La grande mostra Estinzioni. Storie di catastrofi e altre opportunità allestita presso il Muse, il Museo delle Scienze di Trento, invita il visitatore alla scoperta delle catastrofi biologiche, ma anche delle fortune e delle sfide del passato e del presente, in un dialogo fra scienza, storia e società.
La mostra appena inaugurata, che rimarrà aperta fino al 26 giugno 2017, è dedicata sia alle cinque grandi estinzioni di massa che si sono succedute nel passato geologico del pianeta, sia alla sesta estinzione, quella dell’antropocene, l’era dell’uomo.
Accanto allo spettacolare scheletro di un dinosauro proveniente da un giacimento giurassico del Wyoming vengono esposti preziosi reperti originali appartenenti alle collezioni di numerosi musei italiani. Di particolare interesse sono i documenti relativi ad alcune storie di estinzioni avvenute in tempi vicini: quella della colomba migratrice nordamericana, una specie che duecento anni fa contava miliardi di individui e della quale l’ultimo esemplare morì nello zoo di Cincinnati nel 1914; o quella del tilacino, del quale non si hanno più notizie certe di sopravvivenza dal 1936.
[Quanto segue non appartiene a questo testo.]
**config.mk**
```make
export PLATFORM = sky130hd
export DESIGN_NAME = givens_rotation_matrix_engine_flat
export DESIGN_NICKNAME = d
export VERILOG_FILES = /design/src/design/grme_pkg.sv /design/src/design/grme_req_if.sv /design/src/design/grme_rsp_if.sv /design/src/design/givens_rotation_matrix_engine.sv /design/src/design/grme_ram.sv /design/src/design/grme_cordic.sv /design/src/design/grme_isqrt.sv /design/src/flat_wrapper.sv
export SDC_FILE = /design/constraint.sdc
export NUM_CORES = 2
export LEC_CHECK = 0
export ABC_AREA = 1
export BUFFER_PORTS_ARGS = -buffer_cell sky130_fd_sc_hd__buf_4
export CELL_PAD_IN_SITES_DETAIL_PLACEMENT = 1
export CELL_PAD_IN_SITES_GLOBAL_PLACEMENT = 2
export CORE_MARGIN = 3
export CORE_UTILIZATION = 25
export CTS_CLUSTER_DIAMETER = 100
export DETAILED_ROUTE_END_ITERATION = 8
export PLACE_DENSITY = 0.52
export SYNTH_ARGS = -nofsm -noshare
export SYNTH_HDL_FRONTEND = slang
export SYNTH_SLANG_ARGS = --single-unit
```
**constraint.sdc**
```tcl
create_clock -name clk_i -period 22.8 [get_ports clk_i]
set_input_delay 2.28 -clock clk_i [delete_from_list [all_inputs] [get_ports clk_i]]
set_output_delay 2.28 -clock clk_i [all_outputs]
set_load 0.01 [all_outputs]
```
Che fare? La splendida mostra realizzata al Muse — curata da Massimo Bernardi, Alessandra Pallaveri, Michele Menegon e Telmo Pievani — sollecita il visitatore a riflettere su cosa si potrebbe o si dovrebbe fare per contrastare la sesta estinzione di massa. Certo, i problemi da affrontare coinvolgono scelte politiche, economiche e sociali che vanno molto al di là del potere d’intervento di un singolo cittadino. Ci sono in gioco il controllo demografico, la limitazione delle emissioni inquinanti, lo sfruttamento sostenibile delle risorse naturali, le misure di conservazione dirette alla salvaguardia di luoghi ed ecosistemi di particolare pregio.
Da qualche tempo, però, si parla anche di de-estinzione e la mostra di Trento invita a riflettere anche su questa. De-estinzione vorrebbe dire riportare in vita una specie estinta. Negli anni Venti e Trenta del Novecento, con una serie mirata di incroci fra razze di bovini domestici si tentò, in due giardini zoologici tedeschi, di ricostruire l’uro, il bovino selvatico che abitava le foreste dell’Europa centrale fino alla sua estinzione nel 1627. I risultati, come c’era da attendersi, furono insoddisfacenti. Oggi ci si riprova, utilizzando però nuove conoscenze e nuove tecniche. Si estrae il Dna da resti dell’animale estinto e lo si fa esprimere in cellule di specie affini. Insomma, operazioni di ingegneria genetica, come a Jurassic Park. Solo che, un po’ più realisticamente, non si parla di dinosauri, ma del tilacino e del dodo, della colomba migratrice e del mammut lanoso della Siberia. Per il momento, qualche risultato è stato ottenuto con lo stambecco dei Pirenei, dall’ultimo individuo vivente del quale, una femmina morta nel 2000, fu prelevato del tessuto: da questo sono stati estratti nuclei cellulari inseriti quindi in cellule uovo di capra domestica e ne è nata una piccola che è vissuta solo sette minuti, quanto basta per poter affermare che la de-estinzione è possibile.
O no? Per sottoscrivere questa affermazione occorre accettare l’idea che un essere vivente non è altro se non la realizzazione di un programma scritto nei suoi geni, nel suo Dna. Ma le cose non stanno così. I geni sono importanti, ma anche il resto della cellula ha qualcosa da dire; per non parlare del comportamento, cioè del fatto che uno stambecco molto probabilmente non crescerebbe in modo normale se potesse frequentare solo capre, fin dalla nascita.
Oltre a questi importanti problemi che riguardano la biologia, c’è poi da chiedersi: le risorse necessarie per portare avanti un tentativo di de-estinzione , non sarebbe meglio spenderle per salvare qualche specie da un’estinzione ormai prossima?